Acetaldehyde is an essential chemical building block that plays a major role in modern manufacturing. It is commonly produced using the ethylene‑based Wacker oxidation process, a method that is expensive and carries significant environmental drawbacks. Converting bioethanol into acetaldehyde through selective oxidation offers a more sustainable alternative, but most existing catalysts face a familiar problem: when activity increases, selectivity often drops, leaving acetaldehyde yields below 90 %.

More than ten years ago, researchers Liu and Hensen demonstrated an important advance using an Au/MgCuCr₂O₄ catalyst. Their work revealed a specific Au⁰–Cu⁺ interaction that delivered acetaldehyde yields exceeding 95 % at 250 °C, while remaining stable for more than 500 hours (J. Am. Chem. Soc. 2013, 135, 14032; J. Catal. 2015, 331, 138; J. Catal. 2017, 347, 45). Despite this milestone, developing safer, non‑toxic catalysts that can achieve similar performance at lower temperatures has remained an unresolved challenge.

New Gold Perovskite Catalysts Push Performance Further

Recent progress from a research team led by Prof. Peng Liu (Huazhong University of Science and Technology) and Prof. Emiel J.M. Hensen (Eindhoven University of Technology) marks a significant step forward. The team designed a series of Au/LaMnCuO₃ catalysts with different manganese‑to‑copper ratios. Among them, Au/LaMn₀.₇₅Cu₀.₂₅O₃ stood out for its strong cooperative interaction between gold nanoparticles and a moderately copper‑doped LaMnO₃ perovskite structure.

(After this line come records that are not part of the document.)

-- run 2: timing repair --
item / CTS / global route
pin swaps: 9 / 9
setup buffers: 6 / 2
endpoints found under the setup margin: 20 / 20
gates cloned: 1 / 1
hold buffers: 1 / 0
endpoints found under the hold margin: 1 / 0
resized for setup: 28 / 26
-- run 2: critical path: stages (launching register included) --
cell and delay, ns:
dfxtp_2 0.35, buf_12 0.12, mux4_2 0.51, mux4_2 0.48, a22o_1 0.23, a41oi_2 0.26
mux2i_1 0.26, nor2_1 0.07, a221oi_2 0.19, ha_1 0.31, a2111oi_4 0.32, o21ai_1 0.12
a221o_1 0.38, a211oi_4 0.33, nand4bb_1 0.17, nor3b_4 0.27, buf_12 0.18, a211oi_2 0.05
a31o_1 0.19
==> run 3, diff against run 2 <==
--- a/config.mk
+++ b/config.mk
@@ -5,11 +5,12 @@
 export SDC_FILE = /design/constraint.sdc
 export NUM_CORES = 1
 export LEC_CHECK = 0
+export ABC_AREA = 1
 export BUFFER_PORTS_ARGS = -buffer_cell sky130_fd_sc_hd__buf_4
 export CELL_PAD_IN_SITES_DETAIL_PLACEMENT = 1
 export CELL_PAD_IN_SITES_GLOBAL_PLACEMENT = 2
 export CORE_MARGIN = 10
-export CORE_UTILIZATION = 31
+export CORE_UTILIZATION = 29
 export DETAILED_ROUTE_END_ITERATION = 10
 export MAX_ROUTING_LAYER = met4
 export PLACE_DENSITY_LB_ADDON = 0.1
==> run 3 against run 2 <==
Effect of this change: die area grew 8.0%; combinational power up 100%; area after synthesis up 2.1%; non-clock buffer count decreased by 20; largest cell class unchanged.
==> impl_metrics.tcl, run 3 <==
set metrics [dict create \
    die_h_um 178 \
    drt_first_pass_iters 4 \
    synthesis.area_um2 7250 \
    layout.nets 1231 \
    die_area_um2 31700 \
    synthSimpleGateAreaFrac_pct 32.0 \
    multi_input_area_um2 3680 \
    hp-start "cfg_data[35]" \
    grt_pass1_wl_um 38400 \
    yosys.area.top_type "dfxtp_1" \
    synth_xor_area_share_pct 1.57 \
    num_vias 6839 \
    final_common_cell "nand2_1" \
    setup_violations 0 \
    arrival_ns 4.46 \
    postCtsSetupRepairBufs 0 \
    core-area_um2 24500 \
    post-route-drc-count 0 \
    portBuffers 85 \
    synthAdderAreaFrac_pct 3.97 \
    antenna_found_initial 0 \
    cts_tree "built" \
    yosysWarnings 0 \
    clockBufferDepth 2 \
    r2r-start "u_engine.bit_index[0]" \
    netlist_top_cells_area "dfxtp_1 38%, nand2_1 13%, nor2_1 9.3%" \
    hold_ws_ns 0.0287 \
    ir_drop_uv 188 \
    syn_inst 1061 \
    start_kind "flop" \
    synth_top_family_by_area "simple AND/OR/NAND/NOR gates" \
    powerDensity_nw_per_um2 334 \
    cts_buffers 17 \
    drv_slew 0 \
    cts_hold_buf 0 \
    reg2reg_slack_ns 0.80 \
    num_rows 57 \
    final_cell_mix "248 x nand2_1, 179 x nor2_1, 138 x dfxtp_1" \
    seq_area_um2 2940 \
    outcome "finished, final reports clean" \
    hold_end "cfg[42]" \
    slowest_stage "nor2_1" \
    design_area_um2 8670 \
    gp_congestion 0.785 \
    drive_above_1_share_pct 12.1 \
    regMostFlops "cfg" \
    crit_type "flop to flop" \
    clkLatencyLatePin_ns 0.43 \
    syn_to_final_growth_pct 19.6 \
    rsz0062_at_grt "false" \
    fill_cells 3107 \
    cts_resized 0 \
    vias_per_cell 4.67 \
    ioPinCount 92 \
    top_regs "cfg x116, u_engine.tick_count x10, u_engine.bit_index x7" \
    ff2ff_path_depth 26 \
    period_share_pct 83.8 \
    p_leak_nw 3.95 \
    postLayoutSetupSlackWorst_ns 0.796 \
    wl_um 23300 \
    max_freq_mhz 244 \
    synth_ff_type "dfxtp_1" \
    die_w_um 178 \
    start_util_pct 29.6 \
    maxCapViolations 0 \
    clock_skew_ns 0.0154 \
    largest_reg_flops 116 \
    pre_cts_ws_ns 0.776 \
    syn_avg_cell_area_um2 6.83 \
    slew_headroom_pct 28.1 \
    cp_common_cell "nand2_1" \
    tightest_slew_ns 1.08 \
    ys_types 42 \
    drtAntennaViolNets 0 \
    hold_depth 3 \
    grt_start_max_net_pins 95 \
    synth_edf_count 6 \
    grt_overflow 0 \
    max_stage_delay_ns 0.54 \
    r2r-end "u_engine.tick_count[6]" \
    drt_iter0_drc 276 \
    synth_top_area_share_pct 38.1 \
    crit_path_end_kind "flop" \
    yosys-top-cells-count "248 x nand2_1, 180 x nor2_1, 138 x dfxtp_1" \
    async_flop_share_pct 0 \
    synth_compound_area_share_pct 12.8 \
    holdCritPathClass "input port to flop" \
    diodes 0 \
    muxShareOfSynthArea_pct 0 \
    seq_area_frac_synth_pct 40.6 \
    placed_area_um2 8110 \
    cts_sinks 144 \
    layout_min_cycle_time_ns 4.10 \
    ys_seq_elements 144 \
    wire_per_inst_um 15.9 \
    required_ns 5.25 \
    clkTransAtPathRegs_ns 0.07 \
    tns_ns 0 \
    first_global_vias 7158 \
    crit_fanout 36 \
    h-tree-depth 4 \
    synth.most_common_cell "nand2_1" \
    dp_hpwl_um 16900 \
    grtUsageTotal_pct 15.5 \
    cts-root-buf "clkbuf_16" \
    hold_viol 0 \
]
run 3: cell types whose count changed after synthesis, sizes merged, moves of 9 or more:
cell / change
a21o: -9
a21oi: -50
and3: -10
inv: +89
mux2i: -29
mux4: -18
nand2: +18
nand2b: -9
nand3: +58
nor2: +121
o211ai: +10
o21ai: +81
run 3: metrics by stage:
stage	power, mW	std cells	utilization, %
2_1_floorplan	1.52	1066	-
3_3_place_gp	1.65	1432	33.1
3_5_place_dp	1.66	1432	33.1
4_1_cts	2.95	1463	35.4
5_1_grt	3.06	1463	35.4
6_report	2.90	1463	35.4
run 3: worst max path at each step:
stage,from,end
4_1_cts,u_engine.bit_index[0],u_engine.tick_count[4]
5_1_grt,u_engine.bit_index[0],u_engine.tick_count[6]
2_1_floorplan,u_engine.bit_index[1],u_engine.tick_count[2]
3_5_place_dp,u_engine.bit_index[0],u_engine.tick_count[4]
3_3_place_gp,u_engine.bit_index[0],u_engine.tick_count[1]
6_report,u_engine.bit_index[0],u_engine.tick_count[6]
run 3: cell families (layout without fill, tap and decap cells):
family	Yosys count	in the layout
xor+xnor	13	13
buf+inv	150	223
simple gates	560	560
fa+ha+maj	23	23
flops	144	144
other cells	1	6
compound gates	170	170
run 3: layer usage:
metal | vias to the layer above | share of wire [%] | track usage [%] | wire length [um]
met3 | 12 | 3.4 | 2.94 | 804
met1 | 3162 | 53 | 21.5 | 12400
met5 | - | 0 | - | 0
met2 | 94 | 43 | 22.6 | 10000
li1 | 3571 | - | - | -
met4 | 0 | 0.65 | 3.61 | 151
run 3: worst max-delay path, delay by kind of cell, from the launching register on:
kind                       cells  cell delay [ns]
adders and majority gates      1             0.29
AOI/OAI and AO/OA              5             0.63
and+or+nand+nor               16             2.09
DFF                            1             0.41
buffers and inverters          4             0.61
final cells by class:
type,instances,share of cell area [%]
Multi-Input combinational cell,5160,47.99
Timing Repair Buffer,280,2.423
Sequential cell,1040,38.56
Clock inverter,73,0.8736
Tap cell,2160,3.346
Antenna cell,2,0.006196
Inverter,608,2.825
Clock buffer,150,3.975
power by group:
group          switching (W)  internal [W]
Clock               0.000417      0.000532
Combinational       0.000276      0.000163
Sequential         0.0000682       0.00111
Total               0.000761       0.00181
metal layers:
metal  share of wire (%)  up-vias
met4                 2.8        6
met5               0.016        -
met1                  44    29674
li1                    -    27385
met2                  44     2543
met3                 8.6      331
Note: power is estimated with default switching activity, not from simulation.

This carefully tuned synergy allowed ethanol oxidation to proceed efficiently at temperatures below 250 °C. The new catalyst outperformed the long‑standing Au/MgCuCr₂O₄ benchmark, and the results were reported in the Chinese Journal of Catalysis.

Optimizing Catalyst Design for Higher Yield and Stability

To improve the efficiency of converting bioethanol into acetaldehyde—a valuable chemical used in plastics and pharmaceuticals—the researchers focused on perovskite‑based catalyst supports. These materials were produced using a sol‑gel combustion process and then coated with gold nanoparticles. By adjusting the manganese and copper content, the team identified an optimal formulation (Au/LaMn₀.₇₅Cu₀.₂₅O₃) that achieved a 95 % acetaldehyde yield at 225 °C and remained stable for 80 hours.

Catalysts with higher copper levels performed worse, mainly because copper tends to lose its active chemical state during the reaction. The strong performance of the optimized catalyst was traced to a cooperative interaction among gold, manganese, and copper ions.

How Gold, Copper, and Manganese Work Together

To explain why the new catalyst performs so well, the researchers carried out detailed computational studies using density functional theory and microkinetic modeling. These simulations showed that introducing copper into the perovskite structure creates highly active sites near the gold particles, making it easier for oxygen and ethanol molecules to react.

The optimized catalyst also lowers the energy barrier for key reaction steps, allowing the process to proceed more efficiently. Together, experimental data and theoretical modeling emphasize the importance of precisely tuning catalyst composition to achieve higher efficiency and better stability.